Materials and methods: A total of 95 adult deformity patients that underwent fusion from the thoracic spine to either L5 or the sacrum were sorted according to five preoperative criteria: 5-1 disc status, patient age, smoking status, number of levels fused, and sagittal balance. Two cohorts (L5, 27 patients; sacrum, 12 patients) were precisely matched according to the five criteria. Patients were evaluated at 2-year minimum follow-up according to radiographic data, complications, and SRS-24 outcomes.
Results: Correction of sagittal imbalance was superior for sacrum patients (C7 plumb line: L5, 0.9 cm; sacrum, 3.2 cm; P = 0.03). At latest follow-up (L5, 5.2 years; sacrum, 3.7 years), 67% of L5 patients had radiographic evidence of advanced 5-1 disc degeneration and the L5 cohort tended to have inferior sagittal balance (C7 plumb line: L5, +4.0 cm; sacrum, +1.2 cm; P = 0.06). The sacrum cohort, however, required more surgical procedures (L5, 1.7; sacrum, 2.8; P = 0.03) and experienced a greater frequency of major complications (L5, 22%; sacrum, 75%; P = 0.02), including nonunion (L5, 4%; sacrum, 42%; P = 0.006) and medical morbidity (L5, 0%; sacrum, 33%; P = 0.001). SRS-24 scores reflected a similar patient assessment of outcome and function for the two cohorts (L5, 89; sacrum, 87).

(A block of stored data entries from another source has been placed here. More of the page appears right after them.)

`src/rtl/pattern_stream_sched.sv`:
```
// Round-robin front end for two byte requesters feeding a bit-serial Moore
// pattern detector; reports per-byte overlapping match count and owner id.
module pattern_stream_sched #(
    parameter int unsigned        DATA_W  = 8,
    parameter int unsigned        PAT_LEN = 4,
    parameter logic [PAT_LEN-1:0] PATTERN = 4'b1011
) (
    input  logic              clk,
    input  logic              rst_n,
    input  logic              req0_valid,
    input  logic [DATA_W-1:0] req0_data,
    output logic              req0_ready,
    input  logic              req1_valid,
    input  logic [DATA_W-1:0] req1_data,
    output logic              req1_ready,
    output logic              inbit,
    output logic              ans,
    output logic              busy,
    output logic              done,
    output logic              done_id,
    output logic [3:0]        done_count
);

    localparam int unsigned BIT_W  = $clog2(DATA_W);
    localparam int unsigned SEEN_W = $clog2(PAT_LEN + 1);
    localparam logic [BIT_W-1:0]  LAST_BIT  = BIT_W'(DATA_W - 1);
    localparam logic [SEEN_W-1:0] SEEN_FULL = SEEN_W'(PAT_LEN);
    localparam logic [3:0]        CNT_MAX   = 4'(DATA_W - PAT_LEN + 1);

    typedef enum logic [1:0] {IDLE, SHIFT, FLUSH, DONE} state_t;

    state_t              state, state_nxt;
    logic [DATA_W-1:0]   shreg;
    logic [BIT_W-1:0]    bitcnt;
    logic [PAT_LEN-1:0]  hist;
    logic [SEEN_W-1:0]   seen;
    logic [3:0]          mcount, cnt_nxt;
    logic                cur_id;
    logic                last_grant;
    logic                grant;
    logic                accept;
    logic                match;

    assign match = (hist == PATTERN) && (seen >= SEEN_FULL);

    always_ff @(posedge clk or negedge rst_n) begin
        if (!rst_n) state <= IDLE;
        else        state <= state_nxt;
    end

    always_comb begin
        state_nxt  = state;
        grant      = 1'b0;
        accept     = 1'b0;
        req0_ready = 1'b0;
        req1_ready = 1'b0;
        inbit      = 1'b0;
        ans        = 1'b0;
        busy       = (state != IDLE);
        done       = 1'b0;
        cnt_nxt    = mcount;

        if (req0_valid && req1_valid) grant = ~last_grant;
        else                          grant = req1_valid;

        case (state)
            IDLE: begin
                // rst_n gating keeps ready low while reset is held with valid up
                req0_ready = rst_n & ~grant & req0_valid;
                req1_ready = rst_n &  grant & req1_valid;
                accept     = req0_ready | req1_ready;
                if (accept) state_nxt = SHIFT;
            end
            SHIFT: begin
                inbit = shreg[DATA_W-1];
                ans   = match;
                if (bitcnt == LAST_BIT) state_nxt = FLUSH;
            end
            FLUSH: begin
                ans       = match;
                state_nxt = DONE;
            end
            DONE: begin
                done      = 1'b1;
                state_nxt = IDLE;
            end
            default: state_nxt = IDLE;
        endcase

        if (ans && (mcount != CNT_MAX)) cnt_nxt = mcount + 4'd1;
    end

    always_ff @(posedge clk or negedge rst_n) begin
        if (!rst_n) begin
            shreg      <= '0;
            bitcnt     <= '0;
            hist       <= '0;
            seen       <= '0;
            mcount     <= '0;
            cur_id     <= 1'b0;
            last_grant <= 1'b1;
            done_id    <= 1'b0;
            done_count <= '0;
        end else begin
            mcount <= cnt_nxt;
            if (accept) begin
                shreg      <= grant ? req1_data : req0_data;
                cur_id     <= grant;
                last_grant <= grant;
                bitcnt     <= '0;
                hist       <= '0;
                seen       <= '0;
                mcount     <= '0;
            end
            if (state == SHIFT) begin
                shreg  <= {shreg[DATA_W-2:0], 1'b0};
                bitcnt <= bitcnt + 1'b1;
                hist   <= {hist[PAT_LEN-2:0], inbit};
                if (seen != SEEN_FULL) seen <= seen + 1'b1;
            end
            // Result captured with the FLUSH-cycle match included, held until next DONE
            if (state == FLUSH) begin
                done_id    <= cur_id;
                done_count <= cnt_nxt;
            end
        end
    end

endmodule

```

Discussion and conclusion: At 3 to 5 years' mean follow-up, long adult fusions to the sacrum required more procedures and had a higher frequency of complications than similar fusions to L5. For fusions to L5, subsequent subjacent disc degeneration is common and may be associated with a forward shift in sagittal balance. The ultimate influence of these factors on long-term outcomes remains to be seen.